ARE YOU ULTRA INDEPENDENT?
I had my daughter when I was 21, a year later I kicked her father out and decided I was better off to do it on my own because up until that point it felt like I was on my own anyways.
Emotionally I was on my own even when I was in the relationship, I blamed him for not trying, not communicating, not being there enough. I blamed him for not being what I needed….however I was playing just as much of a role in the crumbling of the relationship as he was.
I was doing it all on my own because unconsciously I was choosing to do it on my own.
I wouldn’t let him in.
I wouldn’t let anyone in.
There was a bullet proof wall built up around my heart that no one could dismantle.
I had decided long before our relationship that I needed to do it all on my own because at a young age I decided ‘men leave’ and in some ways I was right - some men did leave in my experience. My father had an affair and left my mom, I decided in that moment that men leave and that created a lens that I was seeing the world through. It created a survival mechanism that I couldn’t rely on men, that I was safer to just do it on my own. To be ultra independent and only rely on the women in my life. My mom and my sister.
This belief that men leave was mirrored to me in all of my relationships, the amount of times that I heard you’ll never find what you’re looking for is multiple. The men saying I would never find what I was looking for were right. I never would find what I was looking for because I was not open to receiving it.

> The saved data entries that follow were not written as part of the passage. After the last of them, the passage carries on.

**src/rtl/dram_scheduler_types.sv**
```systemverilog
// Shared command encodings, FSM states and default DRAM timing values
// for the timed command scheduler.
package dram_scheduler_types;

  typedef enum logic [2:0] {
    CMD_NOP = 3'd0,
    CMD_ACT = 3'd1,
    CMD_PRE = 3'd2,
    CMD_RD  = 3'd3
  } cmd_e;

  typedef enum logic [2:0] {
    ST_IDLE,
    ST_CHECK,
    ST_EMIT_PRE,
    ST_EMIT_ACT,
    ST_EMIT_RD,
    ST_HOLD
  } state_e;

  localparam int DEF_T_RCD   = 4;
  localparam int DEF_T_RP    = 4;
  localparam int DEF_T_RTP   = 2;
  localparam int DEF_T_RRD_S = 2;
  localparam int DEF_T_RRD_L = 3;
  localparam int DEF_T_CCD_S = 2;
  localparam int DEF_T_CCD_L = 4;
  localparam int DEF_T_FAW   = 16;

  // A four-activate window looks back exactly four ACTs.
  localparam int FAW_DEPTH = 4;

endpackage

```
**src/rtl/timed_cmd_scheduler_if.sv**
```systemverilog
// Request and command handshake bundle of the timed command scheduler.
// master = request source / command sink, slave = the scheduler.
interface timed_cmd_scheduler_if #(
  parameter int NUM_BG       = 4,
  parameter int BANKS_PER_BG = 4,
  parameter int ROW_W        = 16,
  parameter int COL_W        = 10,
  parameter int ID_W         = 8,
  parameter int CYC_W        = 16
);
  localparam int BG_W = $clog2(NUM_BG);
  localparam int BK_W = $clog2(BANKS_PER_BG);

  logic             in_valid;
  logic             in_ready;
  logic [BG_W-1:0]  in_bg;
  logic [BK_W-1:0]  in_bank;
  logic [ROW_W-1:0] in_row;
  logic [COL_W-1:0] in_col;
  logic [ID_W-1:0]  in_req_id;

  logic             out_valid;
  logic             out_ready;
  logic [CYC_W-1:0] out_cycle;
  logic [2:0]       out_cmd;
  logic [BG_W-1:0]  out_bg;
  logic [BK_W-1:0]  out_bank;
  logic [ROW_W-1:0] out_row;
  logic [COL_W-1:0] out_col;
  logic [ID_W-1:0]  out_req_id;

  modport master (
    output in_valid, in_bg, in_bank, in_row, in_col, in_req_id, out_ready,
    input  in_ready, out_valid, out_cycle, out_cmd, out_bg, out_bank,
           out_row, out_col, out_req_id
  );

  modport slave (
    input  in_valid, in_bg, in_bank, in_row, in_col, in_req_id, out_ready,
    output in_ready, out_valid, out_cycle, out_cmd, out_bg, out_bank,
           out_row, out_col, out_req_id
  );
endinterface

```
**src/rtl/act_window_tracker.sv**
```systemverilog
// Remembers the stamps of the last four ACT commands; o_oldest is the
// fourth-most-recent one and is meaningful once o_full is set.
module act_window_tracker
  import dram_scheduler_types::*;
#(
  parameter int CYC_W = 16
) (
  input  logic             clk,
  input  logic             rst,
  input  logic             i_clr,
  input  logic             i_push,
  input  logic [CYC_W-1:0] i_stamp,
  output logic [CYC_W-1:0] o_oldest,
  output logic             o_full
);
  logic [CYC_W-1:0] r_hist [FAW_DEPTH];
  logic [2:0]       r_cnt;

  always_ff @(posedge clk) begin
    if (rst || i_clr) begin
      r_cnt <= '0;
    end else if (i_push && (r_cnt != 3'(FAW_DEPTH))) begin
      r_cnt <= r_cnt + 3'd1;
    end
  end

  // NOTE: the history array carries no reset; r_cnt says which entries are real.
  always_ff @(posedge clk) begin
    if (i_push) begin
      r_hist[0] <= i_stamp;
      for (int i = 1; i < FAW_DEPTH; i++) r_hist[i] <= r_hist[i-1];
    end
  end

  assign o_oldest = r_hist[FAW_DEPTH-1];
  assign o_full   = (r_cnt == 3'(FAW_DEPTH));
endmodule

```
**src/rtl/timed_cmd_scheduler.sv**
```systemverilog
// Turns read requests into time-stamped PRE/ACT/RD commands honouring bank
// timing. Define SCHED_FAW_EN to add the four-activate-window constraint.
module timed_cmd_scheduler
  import dram_scheduler_types::*;
#(
  parameter int NUM_BG       = 4,
  parameter int BANKS_PER_BG = 4,
  parameter int ROW_W        = 16,
  parameter int COL_W        = 10,
  parameter int ID_W         = 8,
  parameter int CYC_W        = 16,
  parameter int T_RCD        = DEF_T_RCD,
  parameter int T_RP         = DEF_T_RP,
  parameter int T_RTP        = DEF_T_RTP,
  parameter int T_RRD_S      = DEF_T_RRD_S,
  parameter int T_RRD_L      = DEF_T_RRD_L,
  parameter int T_CCD_S      = DEF_T_CCD_S,
  parameter int T_CCD_L      = DEF_T_CCD_L,
  parameter int T_FAW        = DEF_T_FAW
) (
  input  logic                 clk,
  input  logic                 rst,
  input  logic                 clear,
  timed_cmd_scheduler_if.slave bus,
  output logic                 busy,
  output logic                 time_ovf
);
  localparam int BG_W      = $clog2(NUM_BG);
  localparam int BK_W      = $clog2(BANKS_PER_BG);
  localparam int NUM_BANKS = NUM_BG * BANKS_PER_BG;
  localparam int IDX_W     = $clog2(NUM_BANKS);

  typedef struct packed {
    logic [BG_W-1:0]  bg;
    logic [BK_W-1:0]  bank;
    logic [ROW_W-1:0] row;
    logic [COL_W-1:0] col;
    logic [ID_W-1:0]  id;
  } req_t;

  // Sums are one bit wider than a stamp so overflow is visible before saturation.
  function automatic logic [CYC_W:0] plus(input logic [CYC_W-1:0] base, input int dly);
    return {1'b0, base} + (CYC_W+1)'(dly);
  endfunction

  function automatic logic [CYC_W:0] max2(input logic [CYC_W:0] a, input logic [CYC_W:0] b);
    return (a > b) ? a : b;
  endfunction

  state_e r_state, w_state_nxt, r_after_hold;
  req_t   r_req, w_in_req;
  logic   [IDX_W-1:0] w_idx;
  logic   w_accept, w_emit;

  logic             r_open    [NUM_BANKS];
  logic             r_pre_vld [NUM_BANKS];
  logic             r_rd_vld  [NUM_BANKS];
  logic [ROW_W-1:0] r_bank_row[NUM_BANKS];
  logic [CYC_W-1:0] r_bank_act[NUM_BANKS];
  logic [CYC_W-1:0] r_bank_pre[NUM_BANKS];
  logic [CYC_W-1:0] r_bank_rd [NUM_BANKS];

  logic             r_any_cmd, r_act_any, r_rd_any, r_time_ovf;
  logic [CYC_W-1:0] r_last, r_last_act, r_last_rd;
  logic [BG_W-1:0]  r_last_act_bg, r_last_rd_bg;
  logic [CYC_W:0]   w_floor, w_raw;
  logic [CYC_W-1:0] w_stamp;

  logic             r_out_valid;
  cmd_e             r_out_cmd;
  logic [CYC_W-1:0] r_out_cycle;
  logic [BG_W-1:0]  r_out_bg;
  logic [BK_W-1:0]  r_out_bank;
  logic [ROW_W-1:0] r_out_row;
  logic [COL_W-1:0] r_out_col;
  logic [ID_W-1:0]  r_out_id;

  assign w_in_req = '{bg: bus.in_bg, bank: bus.in_bank, row: bus.in_row,
                      col: bus.in_col, id: bus.in_req_id};
  assign w_idx    = IDX_W'(int'(r_req.bg) * BANKS_PER_BG + int'(r_req.bank));
  assign w_accept = bus.in_valid && bus.in_ready;
  assign w_emit   = (r_state inside {ST_EMIT_PRE, ST_EMIT_ACT, ST_EMIT_RD}) && !clear;

  // ---------------------------------------------------------------- FSM
  // NOTE: sequential state uses <= so every flop samples pre-edge values.
  always_ff @(posedge clk) begin
    if (rst) r_state <= ST_IDLE;
    else     r_state <= w_state_nxt;
  end

  // NOTE: defaults first keep this block free of inferred latches.
  always_comb begin
    w_state_nxt = r_state;
    if (clear) begin
      w_state_nxt = ST_IDLE;
    end else begin
      unique case (r_state)
        ST_IDLE:  if (w_accept) w_state_nxt = ST_CHECK;
        ST_CHECK: begin
          if (!r_open[w_idx])                   w_state_nxt = ST_EMIT_ACT;
          else if (r_bank_row[w_idx] == r_req.row) w_state_nxt = ST_EMIT_RD;
          else                                  w_state_nxt = ST_EMIT_PRE;
        end
        ST_EMIT_PRE, ST_EMIT_ACT, ST_EMIT_RD: w_state_nxt = ST_HOLD;
        ST_HOLD:  if (bus.out_ready) w_state_nxt = r_after_hold;
        default:  w_state_nxt = ST_IDLE;
      endcase
    end
  end

  // ---------------------------------------------------------- stamps
`ifdef SCHED_FAW_EN
  logic [CYC_W-1:0] w_faw_oldest;
  logic             w_faw_full;

  act_window_tracker #(.CYC_W(CYC_W)) u_act_window (
    .clk      (clk),
    .rst      (rst),
    .i_clr    (clear),
    .i_push   (w_emit && (r_state == ST_EMIT_ACT)),
    .i_stamp  (w_stamp),
    .o_oldest (w_faw_oldest),
    .o_full   (w_faw_full)
  );
`else
  // T_FAW only takes effect when the window tracker is compiled in.
  if (T_FAW < 0) begin : g_faw_unused
  end
`endif

  assign w_floor = r_any_cmd ? plus(r_last, 1) : '0;

  always_comb begin
    w_raw = w_floor;
    unique case (r_state)
      ST_EMIT_PRE: begin
        if (r_rd_vld[w_idx]) w_raw = max2(w_raw, plus(r_bank_rd[w_idx], T_RTP));
      end
      ST_EMIT_ACT: begin
        if (r_pre_vld[w_idx]) w_raw = max2(w_raw, plus(r_bank_pre[w_idx], T_RP));
        if (r_act_any)
          w_raw = max2(w_raw, plus(r_last_act, (r_last_act_bg == r_req.bg) ? T_RRD_L : T_RRD_S));
`ifdef SCHED_FAW_EN
        if (w_faw_full) w_raw = max2(w_raw, plus(w_faw_oldest, T_FAW));
`endif
      end
      ST_EMIT_RD: begin
        w_raw = max2(w_raw, plus(r_bank_act[w_idx], T_RCD));
        if (r_rd_any)
          w_raw = max2(w_raw, plus(r_last_rd, (r_last_rd_bg == r_req.bg) ? T_CCD_L : T_CCD_S));
      end
      default: ;
    endcase
  end

  assign w_stamp = w_raw[CYC_W] ? '1 : w_raw[CYC_W-1:0];

  // --------------------------------------- control state and outputs
  always_ff @(posedge clk) begin
    if (rst || clear) begin
      r_out_valid   <= 1'b0;
      r_out_cmd     <= CMD_NOP;
      r_out_cycle   <= '0;
      r_out_bg      <= '0;
      r_out_bank    <= '0;
      r_out_row     <= '0;
      r_out_col     <= '0;
      r_out_id      <= '0;
      r_after_hold  <= ST_IDLE;
      r_any_cmd     <= 1'b0;
      r_act_any     <= 1'b0;
      r_rd_any      <= 1'b0;
      r_last        <= '0;
      r_last_act    <= '0;
      r_last_rd     <= '0;
      r_last_act_bg <= '0;
      r_last_rd_bg  <= '0;
      r_time_ovf    <= 1'b0;
      for (int i = 0; i < NUM_BANKS; i++) begin
        r_open[i]    <= 1'b0;
        r_pre_vld[i] <= 1'b0;
        r_rd_vld[i]  <= 1'b0;
      end
    end else begin
      if (r_out_valid && bus.out_ready) r_out_valid <= 1'b0;
      if (w_emit) begin
        r_out_valid <= 1'b1;
        r_out_cycle <= w_stamp;
        r_out_bg    <= r_req.bg;
        r_out_bank  <= r_req.bank;
        r_out_col   <= r_req.col;
        r_out_id    <= r_req.id;
        r_out_row   <= '0;
        r_last      <= w_stamp;
        r_any_cmd   <= 1'b1;
        if (w_raw[CYC_W]) r_time_ovf <= 1'b1;
        unique case (r_state)
          ST_EMIT_PRE: begin
            r_out_cmd        <= CMD_PRE;
            r_open[w_idx]    <= 1'b0;
            r_pre_vld[w_idx] <= 1'b1;
            r_after_hold     <= ST_EMIT_ACT;
          end
          ST_EMIT_ACT: begin
            r_out_cmd      <= CMD_ACT;
            r_out_row      <= r_req.row;
            r_open[w_idx]  <= 1'b1;
            r_act_any      <= 1'b1;
            r_last_act     <= w_stamp;
            r_last_act_bg  <= r_req.bg;
            r_after_hold   <= ST_EMIT_RD;
          end
          default: begin
            r_out_cmd       <= CMD_RD;
            r_rd_vld[w_idx] <= 1'b1;
            r_rd_any        <= 1'b1;
            r_last_rd       <= w_stamp;
            r_last_rd_bg    <= r_req.bg;
            r_after_hold    <= ST_IDLE;
          end
        endcase
      end
    end
  end

  // NOTE: bank rows/stamps need no reset; the open/valid flags gate every use.
  always_ff @(posedge clk) begin
    if (w_accept) r_req <= w_in_req;
    if (w_emit) begin
      unique case (r_state)
        ST_EMIT_PRE: r_bank_pre[w_idx] <= w_stamp;
        ST_EMIT_ACT: begin
          r_bank_act[w_idx] <= w_stamp;
          r_bank_row[w_idx] <= r_req.row;
        end
        default:     r_bank_rd[w_idx] <= w_stamp;
      endcase
    end
  end

  assign bus.in_ready   = (r_state == ST_IDLE) && !clear;
  assign bus.out_valid  = r_out_valid;
  assign bus.out_cmd    = r_out_cmd;
  assign bus.out_cycle  = r_out_cycle;
  assign bus.out_bg     = r_out_bg;
  assign bus.out_bank   = r_out_bank;
  assign bus.out_row    = r_out_row;
  assign bus.out_col    = r_out_col;
  assign bus.out_req_id = r_out_id;
  assign busy           = (r_state != ST_IDLE);
  assign time_ovf       = r_time_ovf;
endmodule

```
**src/flat_wrapper.sv**
```systemverilog
// flat-port wrapper written by rule: the top's interface ports become plain ports
module timed_cmd_scheduler_flat import dram_scheduler_types::*;
#(
  parameter int NUM_BG       = 4,
  parameter int BANKS_PER_BG = 4,
  parameter int ROW_W        = 16,
  parameter int COL_W        = 10,
  parameter int ID_W         = 8,
  parameter int CYC_W        = 16,
  parameter int T_RCD        = DEF_T_RCD,
  parameter int T_RP         = DEF_T_RP,
  parameter int T_RTP        = DEF_T_RTP,
  parameter int T_RRD_S      = DEF_T_RRD_S,
  parameter int T_RRD_L      = DEF_T_RRD_L,
  parameter int T_CCD_S      = DEF_T_CCD_S,
  parameter int T_CCD_L      = DEF_T_CCD_L,
  parameter int T_FAW        = DEF_T_FAW
)
  (clk, rst, clear, busy, time_ovf, bus_in_valid, bus_in_bg, bus_in_bank, bus_in_row, bus_in_col, bus_in_req_id, bus_out_ready, bus_in_ready, bus_out_valid, bus_out_cycle, bus_out_cmd, bus_out_bg, bus_out_bank, bus_out_row, bus_out_col, bus_out_req_id);
  timed_cmd_scheduler_if #(.NUM_BG(NUM_BG), .BANKS_PER_BG(BANKS_PER_BG), .ROW_W(ROW_W), .COL_W(COL_W), .ID_W(ID_W), .CYC_W(CYC_W)) bus_i ();
  input  logic clk;
  input  logic rst;
  input  logic clear;
  output logic busy;
  output logic time_ovf;
  input wire logic [$bits(bus_i.in_valid)-1:0] bus_in_valid;
  input wire logic [$bits(bus_i.in_bg)-1:0] bus_in_bg;
  input wire logic [$bits(bus_i.in_bank)-1:0] bus_in_bank;
  input wire logic [$bits(bus_i.in_row)-1:0] bus_in_row;
  input wire logic [$bits(bus_i.in_col)-1:0] bus_in_col;
  input wire logic [$bits(bus_i.in_req_id)-1:0] bus_in_req_id;
  input wire logic [$bits(bus_i.out_ready)-1:0] bus_out_ready;
  output wire logic [$bits(bus_i.in_ready)-1:0] bus_in_ready;
  output wire logic [$bits(bus_i.out_valid)-1:0] bus_out_valid;
  output wire logic [$bits(bus_i.out_cycle)-1:0] bus_out_cycle;
  output wire logic [$bits(bus_i.out_cmd)-1:0] bus_out_cmd;
  output wire logic [$bits(bus_i.out_bg)-1:0] bus_out_bg;
  output wire logic [$bits(bus_i.out_bank)-1:0] bus_out_bank;
  output wire logic [$bits(bus_i.out_row)-1:0] bus_out_row;
  output wire logic [$bits(bus_i.out_col)-1:0] bus_out_col;
  output wire logic [$bits(bus_i.out_req_id)-1:0] bus_out_req_id;
  assign bus_i.in_valid = bus_in_valid;
  assign bus_i.in_bg = bus_in_bg;
  assign bus_i.in_bank = bus_in_bank;
  assign bus_i.in_row = bus_in_row;
  assign bus_i.in_col = bus_in_col;
  assign bus_i.in_req_id = bus_in_req_id;
  assign bus_i.out_ready = bus_out_ready;
  assign bus_in_ready = bus_i.in_ready;
  assign bus_out_valid = bus_i.out_valid;
  assign bus_out_cycle = bus_i.out_cycle;
  assign bus_out_cmd = bus_i.out_cmd;
  assign bus_out_bg = bus_i.out_bg;
  assign bus_out_bank = bus_i.out_bank;
  assign bus_out_row = bus_i.out_row;
  assign bus_out_col = bus_i.out_col;
  assign bus_out_req_id = bus_i.out_req_id;
  timed_cmd_scheduler #(.NUM_BG(NUM_BG), .BANKS_PER_BG(BANKS_PER_BG), .ROW_W(ROW_W), .COL_W(COL_W), .ID_W(ID_W), .CYC_W(CYC_W), .T_RCD(T_RCD), .T_RP(T_RP), .T_RTP(T_RTP), .T_RRD_S(T_RRD_S), .T_RRD_L(T_RRD_L), .T_CCD_S(T_CCD_S), .T_CCD_L(T_CCD_L), .T_FAW(T_FAW)) u_core (.clk(clk), .rst(rst), .clear(clear), .bus(bus_i), .busy(busy), .time_ovf(time_ovf));
endmodule
```
**config.mk**
```make
export PLATFORM = sky130hd
export DESIGN_NAME = timed_cmd_scheduler_flat
export DESIGN_NICKNAME = d
export VERILOG_FILES = /design/src/rtl/dram_scheduler_types.sv /design/src/rtl/timed_cmd_scheduler_if.sv /design/src/rtl/act_window_tracker.sv /design/src/rtl/timed_cmd_scheduler.sv /design/src/flat_wrapper.sv
export SDC_FILE = /design/constraint.sdc
export NUM_CORES = 2
export LEC_CHECK = 0
export BUFFER_PORTS_ARGS = -buffer_cell sky130_fd_sc_hd__buf_2
export CAP_MARGIN = 20
export CORE_MARGIN = 4
export CORE_UTILIZATION = 45
export DETAILED_ROUTE_END_ITERATION = 6
export PLACE_DENSITY_LB_ADDON = 0.05
export SETUP_SLACK_MARGIN = 0.15
export SKIP_LAST_GASP = 1
export SYNTH_ARGS = -nofsm -noshare
export SYNTH_HDL_FRONTEND = slang
export SYNTH_SLANG_ARGS = --single-unit
```
**constraint.sdc**
```tcl
create_clock -name clk -period 13.53 [get_ports clk]
set_input_delay 4.059 -clock clk [delete_from_list [all_inputs] [get_ports clk]]
set_output_delay 4.059 -clock clk [all_outputs]
set_load 0.05 [all_outputs]
```
Word level (Yosys, flattened, before mapping)
Memories as Yosys holds them, arrays and structs flattened. Cells that the tools add are included.

RAM bits: 1072. Logic and storage cells: 126. Memories: 7. Flip-flop bits (word level): 142.

Add/sub/neg operators: 7. Equality and inequality tests: 10. Multiplexer cells: 52. $lt $le $gt $ge: 5. Reduce and logical (&&, ||, !) cells: 20. Bitwise logic cells: 2.

Memory list: u_core.r_bank_act (depth 16, bits a word 16, rd ports 1, clocked after Yosys merged registers in 0, wr ports 1, RTL line timed_cmd_scheduler.sv:59) `logic [CYC_W-1:0] r_bank_act[NUM_BANKS];`; u_core.r_bank_pre (depth 16, bits a word 16, rd ports 1, clocked after Yosys merged registers in 0, wr ports 1, RTL line timed_cmd_scheduler.sv:60) `logic [CYC_W-1:0] r_bank_pre[NUM_BANKS];`; u_core.r_bank_rd (depth 16, bits a word 16, rd ports 1, clocked after Yosys merged registers in 0, wr ports 1, RTL line timed_cmd_scheduler.sv:61) `logic [CYC_W-1:0] r_bank_rd [NUM_BANKS];`; u_core.r_bank_row (depth 16, bits a word 16, rd ports 1, clocked after Yosys merged registers in 0, wr ports 1, RTL line timed_cmd_scheduler.sv:58) `logic [ROW_W-1:0] r_bank_row[NUM_BANKS];`; u_core.r_open (depth 16, bits a word 1, rd ports 1, clocked after Yosys merged registers in 0, wr ports 16, RTL line timed_cmd_scheduler.sv:55) `logic r_open [NUM_BANKS];`; u_core.r_pre_vld (depth 16, bits a word 1, rd ports 1, clocked after Yosys merged registers in 0, wr ports 16, RTL line timed_cmd_scheduler.sv:56) `logic r_pre_vld [NUM_BANKS];`; 1 more memories.

Operator list (count): $mux W17 (11); $gt A17 B17 Y1 (5); $pmux W17 S3 (1); $add A16 B17 Y17 (2); $add A16 B3 Y17 const B (2); $mux W16 (2); $mux W1 (27); $add A16 B1 Y17 const B (1); $add A16 B2 Y17 const B (1); $eq A16 B16 Y1 (1); $mux W3 (5); $mux W4 (3); $pmux W3 S4 (1); $reduce_and A2 Y1 (4); $eq A3 B2 Y1 const B (2); $eq A3 B3 Y1 const B (2); $pmux W3 S2 (1); $reduce_bool A3 Y1 (2); $add A4 B2 Y4 (1); $eq A2 B2 Y1 (2); $logic_and A1 B1 Y1 (4); $pmux W2 S2 (1); $reduce_or A2 Y1 (2); $eq A3 B1 Y1 const B (1); 10 further kinds (12).

Longest topological paths before layout
An unclocked memory read counts as a cell.

Word-level depth: 12. Mapped depth: 36.

Worst setup path before layout
No wires, ideal clock.

Path type: input to output. From: in clear. To: out bus_in_ready. Required time: 9.471 ns. Setup slack: 4.601 ns. Stages on the path: 2. Arrival: 4.870 ns. Cell sequence: clkbuf_1 nor2_1.

Longest elaborated chain between the ends: 2.

RTL lines: start, declared (RTL line flat_wrapper.sv:23) `input logic clear;`; $logic_not A1 Y1 (RTL line timed_cmd_scheduler.sv:241) `assign bus.in_ready = (r_state == ST_IDLE) && !clear;`; $logic_and A1 B1 Y1 (RTL line timed_cmd_scheduler.sv:241); end, declared (RTL line flat_wrapper.sv:33) `output wire logic [$bits(bus_i.in_ready)-1:0] bus_in_ready;`.

Every way passes these cells.

Worst setup path in the final report
From: reg u_core.r_req[36] (netlist bit). To: mem u_core.r_bank_act[0][4], data pin.

Longest elaborated chain between the ends: 12. Elaborated cells on any way between the ends: 32.

RTL lines: start, declared (RTL line timed_cmd_scheduler.sv:51) `req_t r_req, w_in_req;`; start signal, assigned (RTL line timed_cmd_scheduler.sv:228) `if (w_accept) r_req <= w_in_req;`; $add A4 B2 Y4 (RTL line timed_cmd_scheduler.sv:80) `assign w_idx = IDX_W'(int'(r_req.bg) * BANKS_PER_BG + int'(r_req.bank));`; $mem_v2 Z16 W16; $add A16 B3 Y17 (RTL line timed_cmd_scheduler.sv:43) `return {1'b0, base} + (CYC_W+1)'(dly);`; $gt A17 B17 Y1 (RTL line timed_cmd_scheduler.sv:47) `return (a > b) ? a : b;`; $mux W17 (RTL line timed_cmd_scheduler.sv:47); $mux W17 (RTL line timed_cmd_scheduler.sv:140) `if (r_pre_vld[w_idx]) w_raw = max2(w_raw, plus(r_bank_pre[w_idx], T_RP));`; $mux W17 (RTL line timed_cmd_scheduler.sv:135) `unique case (r_state)`; $gt A17 B17 Y1 (RTL line timed_cmd_scheduler.sv:47); $mux W17 (RTL line timed_cmd_scheduler.sv:47); $mux W17 (RTL line timed_cmd_scheduler.sv:141) `if (r_act_any)`; $pmux W17 S3 * (RTL line timed_cmd_scheduler.sv:135); $mux W16 * (RTL line timed_cmd_scheduler.sv:156) `assign w_stamp = w_raw[CYC_W] ? '1 : w_raw[CYC_W-1:0];`; via u_core.w_stamp[4] (RTL line timed_cmd_scheduler.sv:67) `logic [CYC_W-1:0] w_stamp;`; end, declared (RTL line timed_cmd_scheduler.sv:59).

Mark *: on every way through the listed nets, which the timed path passes. The rest lies on a longest branch. The select of a mux whose other input is x is not followed.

My survival instinct had shut down any possibility of me receiving it as a response to the trauma I had experienced, as a way to keep me safe.
In my conscious reality I whole heartedly wanted a relationship.
In my subconscious, in my belief systems & my nervous system I whole heartedly had decided it’s not safe to have a relationship. It’s not happening.
I was in an inner war with myself.
My conscious mind & subconscious were not in sync.
The belief that men leave was my truth.
Is it true that all men leave?
No. Not at all and through the inner work I was able to re-write and negotiate the belief system so that my subconscious is on board and I can allow men to support me. I can invite them in. I can let go and surrender & not be in a state of constriction where I am subconsciously forcing myself to do it all myself.
I can feel safe & held, I can allow myself to be supported.
Where are you in an inner war with yourself? Wanting one thing however subconsciously rejecting it?
Often times in our day to day state we are wanting one thing however our subconscious mind fears that exact thing that we are calling in…..it’s an internal battle that can’t be won without diving in and dissecting the belief systems that are creating the lens you are seeing the world through.
Unraveling your foundation and forming a new one.